# CS 5220

## Applications of Parallel Computers

### Sparse direct methods

Prof David Bindel

Please click the play button below.

### Reminder: Sparsity and reordering

Permute unknowns for better SpMV or

• Stability of Gauss elimination,
• Fill reduction in Gaussian elimination,
• Improved performance of preconditioners...

### Reminder: Sparsity and partitioning

Want to partition sparse graphs so that

• Subgraphs are same size (load balance)
• Cut size is minimal (minimize communication)

Matrices that are “almost” diagonal are good?

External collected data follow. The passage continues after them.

### src/rtl/pfr_pkg.sv
// shared types, constants and reset edge table of the fsm reachability unit
// no dependencies
`timescale 1ns / 1ps

package pfr_pkg;

   // machine size and derived widths
   localparam int NumStates = 8;
   localparam int StateW    = $clog2(NumStates);
   localparam int LevelW    = $clog2(NumStates);
   localparam int CountW    = ($clog2(NumStates + 1) > 4) ? $clog2(NumStates + 1) : 4;
   localparam int MaskW     = 8;
   localparam int RspCountW = 4;
   localparam int RspStateW = 3;
   localparam int MaxCount  = 15;

   // request codes
   typedef enum logic [1:0] {
      REQ_STEP  = 2'd0,
      REQ_SET   = 2'd1,
      REQ_QUERY = 2'd2
   } req_kind_type;

   // controller states
   typedef enum logic [1:0] {
      ST_IDLE,
      ST_EXPAND,
      ST_DONE
   } fsm_state_type;

   // edge rewrite command handed to one cell
   typedef struct packed {
      logic              en;
      logic              edge_bit;
      logic [StateW-1:0] target;
   } edge_wr_type;

   // reset destination of the zero edge of state idx
   function automatic logic [StateW-1:0] reset_zero(input logic [StateW-1:0] idx);
      logic [2:0] base;
      int         dest;
      base = 3'(idx);
      case (base)
         3'd0: dest = 7;
         3'd1: dest = 2;
         3'd2: dest = 4;
         3'd3: dest = 5;
         3'd4: dest = 0;
         3'd5: dest = 6;
         3'd6: dest = 1;
         3'd7: dest = 3;
         default: dest = 0;
      endcase
      return StateW'(dest % NumStates);
   endfunction

   // reset destination of the one edge of state idx
   function automatic logic [StateW-1:0] reset_one(input logic [StateW-1:0] idx);
      logic [2:0] base;
      int         dest;
      base = 3'(idx);
      case (base)
         3'd0: dest = 2;
         3'd1: dest = 0;
         3'd2: dest = 5;
         3'd3: dest = 7;
         3'd4: dest = 3;
         3'd5: dest = 4;
         3'd6: dest = 6;
         3'd7: dest = 6;
         default: dest = 0;
      endcase
      return StateW'(dest % NumStates);
   endfunction

endpackage

### src/rtl/pfr_channels.sv
// valid/ready channel interfaces for requests and responses
// depends on nothing but fixed field widths
`timescale 1ns / 1ps

interface pfr_req_if;
   logic       valid;
   logic       ready;
   logic [1:0] req_type;
   logic       edge_bit;
   logic [2:0] target_state;

   modport source (output valid, req_type, edge_bit, target_state, input ready);
   modport sink   (input valid, req_type, edge_bit, target_state, output ready);
endinterface

interface pfr_rsp_if;
   logic       valid;
   logic       ready;
   logic [2:0] current_state;
   logic [7:0] unreachable_mask;
   logic [3:0] unreachable_count;

   modport source (output valid, current_state, unreachable_mask, unreachable_count,
                   input ready);
   modport sink   (input valid, current_state, unreachable_mask, unreachable_count,
                   output ready);
endinterface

### Reordering for bandedness

Reverse Cuthill-McKee

• Select “peripheral” vertex $$v$$
• Order according to breadth first search from $$v$$
• Reverse ordering

### From iterative to direct

• RCM ordering is great for SpMV
• But isn’t narrow banding good for solvers, too?
• LU takes $$O(nb^2)$$ where $$b$$ is bandwidth.
• Great if there’s an ordering where $$b$$ is small!

### Skylines and profiles

• Profile solvers generalize band solvers
• Skyline storage for lower triangle: for each row $$i$$,
• Start and end of storage for nonzeros in row.
• Contiguous nonzero list up to main diagonal.
• In each column, first nonzero defines a profile.
• All fill-in confined to profile.
• RCM is again a good ordering.

### Beyond bandedness

• Minimum bandwidth for 2D model problem? 3D?
• Skyline only gets us so much farther

### Beyond bandedness

But more general solvers have similar structure

• Ordering (minimize fill)
• Symbolic factorization (where will fill be?)
• Numerical factorization (pivoting?)
• ... and triangular solves

### Troublesome Trees

One step of Gaussian elimination completely fills this matrix!

### Terrific Trees

Full Gaussian elimination generates no fill in this matrix!

### Graphic Elimination

Consider first steps of GE

A(2:end,1)     = A(2:end,1)/A(1,1);
A(2:end,2:end) = A(2:end,2:end)-...
A(2:end,1)*A(1,2:end);

Nonzero in the outer product at $$(i,j)$$ if A(i,1) and A(j,1) both nonzero — that is, if $$i$$ and $$j$$ are both connected to 1.

General: Eliminate variable, connect remaining neighbors.

### Terrific Trees Redux

Order leaves to root $$\implies$$
on eliminating $$i$$, parent of $$i$$ is only remaining neighbor.

### Nested Dissection

• Idea: Think of block tree structures.
• Eliminate block trees from bottom up.
• Can recursively partition at leaves.

### Nested Dissection

• Rough cost estimate: how much just to factor dense Schur complements associated with separators?
• Notice graph partitioning appears again!
• And again we want small separators!

### Nested Dissection

Model problem: Laplacian with 5 point stencil (for 2D)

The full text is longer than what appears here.